Faculty at research institutions teach hundreds of talented undergraduates each year, but they often lack the training and support needed to help their students excel. When instructors create more interactive learning environments, students abandon the role of passive consumer and become partners in the learning process. With our first HHMI professor award, we introduced demonstrations, interactive projects, and other active-learning techniques into several large biology classes at the University of California, Irvine. Faculty, postdoctoral fellows, and graduate students embraced these strategies after seeing evidence of improved student attitudes and learning outcomes and institutional support for implementing the changes. To disseminate this information beyond our institution, we have developed Web-accessible resources, given talks and workshops at research universities and conferences, and published our results in peer-reviewed journals.

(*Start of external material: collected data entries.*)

Context: an optimization exercise on an open-source flow, tuned for small area. The choices shown serve that exercise and are no tape-out recipe. In this exercise RTL edits were held to simulation tests only and were not proved equivalent to the original. Power figures rest on the tool's default switching activity, not on a simulated workload.

==> run G <==
==> flow/design.v (excerpt) <==
module led_phase_engine (
    input  wire        clk,
    input  wire        rst,           
    input  wire        tick,          
    input  wire        bus_valid,     
    input  wire        bus_write,     
    input  wire [7:0]  bus_addr,      
    input  wire [1:0]  bus_size,      
    input  wire [31:0] bus_wdata,
    output reg  [31:0] bus_rdata,     
    output reg         bus_rvalid,    
    output wire [5:0]  anode,
    output wire        red_n,         
    output wire        green_n,
    output wire        blue_n,
    output wire        blue_oe,       
    output wire        pump_sink,
    output reg         hook_once,
    output reg         hook_twice
);
export LEC_CHECK = 0
export CAP_MARGIN = 20
export CORE_MARGIN = 2
export CORE_UTILIZATION = 40
export PLACE_DENSITY = 0.6
export SLEW_MARGIN = 20
create_clock -name core_clock -period 8.0 [get_ports {clk}]
standard.sh (not shown) runs the stock make flow with config.mk's settings and CLKGATE_MAP_FILE= SYNTH_SCRIPT=/design/flow/synth_recipe.tcl, a recipe that flattens the netlist after the stock synthesis.
==> flow/flow/run.sh <==
#!/bin/bash
# Own layout flow: the standard ORFS flow with four changes:
#  - synthesis maps logic with an area-oriented ABC script (flow/abc_area.script);
#    everything else in synthesis (and so every register) is the standard one;
#  - port buffers use a small buffer cell;
#  - CTS uses small clock buffers and no dummy loads;
#  - the larger plain buffers are don't-use, so repairs use small ones.
# Each tool's output goes to a log file in this folder.
set -euo pipefail
W=$(pwd)
FLOW=${FLOW_HOME}
RES=$W/orfs/results/${FLOW_PLATFORM}/led_phase_engine/base

# Synthesis script: the reference script, sourcing a copy of ORFS's synth.tcl
# whose ABC step uses the area script.
sed "s|^source \$::env(SCRIPTS_DIR)/synth_preamble.tcl|source \$::env(SCRIPTS_DIR)/synth_preamble.tcl\nset abc_args [lreplace \$abc_args 1 1 $W/flow/abc_area.script]|" \
    "$FLOW/scripts/synth.tcl" > "$W/own_synth.tcl"
grep -q "abc_area.script" "$W/own_synth.tcl"
sed "s|source \$::env(SCRIPTS_DIR)/synth.tcl|source $W/own_synth.tcl|" \
    "$W/synth_recipe.tcl" > "$W/own_synth_recipe.tcl"
grep -q "own_synth.tcl" "$W/own_synth_recipe.tcl"

export CTS_ARGS="${OWN_CTS_ARGS:--sink_clustering_enable -repair_clock_nets -dont_use_dummy_load -buf_list sky130_fd_sc_hd__clkbuf_16 -sink_clustering_size 25 -sink_clustering_max_diameter 90}"
export BUFFER_PORTS_ARGS="${OWN_BUFFER_PORTS_ARGS:--buffer_cell sky130_fd_sc_hd__buf_1}"

# The platform's don't-use cells plus the larger plain buffers, so that the
# resizer repairs slew and capacitance with small buffers.
BASE_DU=$(make -s -C "$FLOW" DESIGN_CONFIG="$W/config.mk" WORK_HOME="$W/orfs" print-DONT_USE_CELLS 2> "$W/print_dont_use.log" | sed -n 's/^DONT_USE_CELLS: //p')
[[ -n "$BASE_DU" ]]
EXTRA_DU=${OWN_EXTRA_DU-"sky130_fd_sc_hd__buf_4 sky130_fd_sc_hd__buf_6 sky130_fd_sc_hd__buf_8 sky130_fd_sc_hd__buf_12 sky130_fd_sc_hd__buf_16 sky130_fd_sc_hd__bufbuf_8 sky130_fd_sc_hd__bufbuf_16"}
export DONT_USE_CELLS="$BASE_DU $EXTRA_DU"

make -C "$FLOW" DESIGN_CONFIG="$W/config.mk" WORK_HOME="$W/orfs" CLKGATE_MAP_FILE= \
    DONT_USE_CELLS="$DONT_USE_CELLS" \
    SYNTH_SCRIPT="$W/own_synth_recipe.tcl" \
    BUFFER_PORTS_ARGS="$BUFFER_PORTS_ARGS" \
    CTS_ARGS="$CTS_ARGS" \
    "${1:-finish}" > "$W/make_${1:-finish}.log" 2>&1

[[ "${1:-finish}" == finish ]] || exit 0
: # left out here: write the final layout as DEF
==> flow/flow/abc_area.script <==
strash
dch -f
map -a
&get -n
&st
&dch -f
&nf -a -R 20
&put
&get -n
&st
&dch -f
&nf -a -R 20
&put
topo
==> inputs of run M, as changes to run G <==
--- a/flow/flow/run.sh
+++ b/flow/flow/run.sh
@@ -22,3 +22,3 @@
 
-export CTS_ARGS="${OWN_CTS_ARGS:--sink_clustering_enable -repair_clock_nets -dont_use_dummy_load -buf_list sky130_fd_sc_hd__clkbuf_16 -sink_clustering_size 25 -sink_clustering_max_diameter 90}"
+export CTS_ARGS="${OWN_CTS_ARGS:--sink_clustering_enable -repair_clock_nets -dont_use_dummy_load -buf_list sky130_fd_sc_hd__clkbuf_16 -sink_clustering_size 20 -sink_clustering_max_diameter 80}"
 export BUFFER_PORTS_ARGS="${OWN_BUFFER_PORTS_ARGS:--buffer_cell sky130_fd_sc_hd__buf_1}"
==> flow_summary.yaml <==
sta:
  finClkSkew_ns: 0.0508
  fin_crit_ns: 6.29
grt:
  grt_use_total_pct: 28.1
  met3_usage_pct: 8.12
layout:
  final_util_pct: 45.0
  buf_share_pct: 2.95
  finalInstanceArea_mm2: 0.0198
outcome:
  outcome: "finished clean"
pwr:
  clockPowerShare_pct: 29.6
  p_sw_share_pct: 23.7
critical_path:
  endpoint: "act_ptr[1]"
  cp.required_ns: 8.48
That was run G.
==> flow_summary.yaml <==
grt:
  grt_use_total_pct: 28.1
  met3_usage_pct: 7.39
layout:
  final_util_pct: 45.2
pwr:
  p_sw_share_pct: 23.7
outcome:
  outcome: "finished clean"
sta:
  finClkSkew_ns: 0.0691
That was run M.

[separate check: timing with driven ports]
In the flow no input, the clock included, has a driving cell. The finished layouts below were timed again as built, in two steps.
Step 1 sets driving cells, clkbuf_16 on the clock port and buf_2 on the other inputs (assumed; they add their load-dependent delay and slew).
Step 2 also shifts input and output timing later by t, the mid clock arrival at the registers, as if the neighbouring blocks saw the same clock.
Three values: no drivers, after step 1, after step 2; two values: the first two.
| run | t, ns | setup WS [ns] | worst setup path at the end | clock arrival spread, ns |
|---|---|---|---|---|
| run G | 0.599 | 1.710 / 1.745 / 1.146 | input to register | 0.052 / 0.052 |
| run M | 0.613 | 1.706 / 1.743 / 1.130 | input to register | 0.082 / 0.082 |
After both steps setup and hold are still met in every run listed. The setup slack of run M, which loses most, moves by +0.037 ns with the drivers and by -0.576 ns with both steps.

With the new award, we will continue to promote active learning by building on the success of projects launched with our initial HHMI support. One goal is to create more class time to reinforce scientific concepts by altering the traditional course learning cycle. These revamped courses will include "learn before lecture" modules, online exercises that teach textbook facts and concepts before students come to class. In the classroom, students will apply these concepts to recent scientific discoveries while guided by the professor and teaching assistants. This "hybrid" course offers students access to the prime commodity of a research university—new knowledge not yet available in textbooks. It also allows them to learn about the process of scientific discovery and develop their critical thinking skills, with guidance from faculty who are actively involved in research. Our preliminary data demonstrate significant learning gains associated with several online modules and related in-class exercises that were piloted in our large introductory class. In the coming years, we will create and assess additional modules, moving toward a class that combines the best of online and in-class learning. We will work with other UC Irvine faculty to create hybrid versions of additional core courses and partner with faculty at the University of California, Davis, to learn whether similar strategies can be implemented at other campuses. To reach national and international audiences, we will continue to maintain a variety of Web resources, offer workshops at conferences and universities, and publish our data in peer-reviewed journals.
Another project in our initial HHMI grant was spurred by doctoral students who expressed interest in teaching, but had little or no access to educational training. We created a formal training program in interactive teaching methods for graduate student teaching assistants (TAs), who lead small discussion sections for large lecture courses. The program's goal is to provide training for TAs while they are teaching and help them develop strategies to balance teaching and research. So far, over 70 graduate students have completed the training program, which translates to more than 7,000 undergraduate students who have participated in these revamped discussion sections. We will continue to refine our TA training program, preparing additional graduate students to excel at both teaching and research. We will write a manual—the In Situ Biology TA Training Handbook—that institutions nationwide can use to guide their own training programs. To supplement the handbook, we will expand our online resources to include short videos of TAs implementing specific types of active-learning exercises (e.g., concept maps, model building), administrative tutorials for faculty, and links to other relevant online educational resources.
We have also explored additional strategies to provide undergraduates access to quality research experiences and to offer training in research mentoring for future faculty. These include participation in research teams including postdocs, graduate students, and undergraduates; research study abroad opportunities; and research weekends for freshman students. In the coming year, we will revise the freshman laboratory experience, linking it more closely to our large lecture classes. Faculty and TAs will receive support to design a 2- to 3-hour hands-on exercise in their laboratories, related to course content. As we refine this model, we will expand the program to other institutions, starting with our collaborators at Brown University.
Research Summary
Our lab studies the activity of living neurons from the brains of fruit flies, Drosophila melanogaster, and mice. Using the powerful molecular genetic approaches feasible in these model systems, we are exploring the role of specific receptors, ion channels, and signaling cascades in regulating communication between cells in neural circuits that generate complex behaviors.
In one set of studies we are focusing on identifying genes important in regulating neural communication during memory formation in Drosophila. To this end our lab has developed techniques to record from neurons in the brain of the tiny fruit fly. Our recent studies of antennal lobe and mushroom body neurons demonstrate that both calcium currents and gap junction communication regulate activity in the circuit that processes information during olfactory associative learning. We are exploring how distinct channel subtypes regulate activity in the olfactory circuit by assessing the physiological consequences of manipulating expression of these genes in specific cell types. In a second project we are investigating the cellular mechanisms underlying the human disorder Generalized Epilepsy with Febrile Seizures (GEFS+), using a genetically accurate model created in Drosophila through ends-out homologous recombination.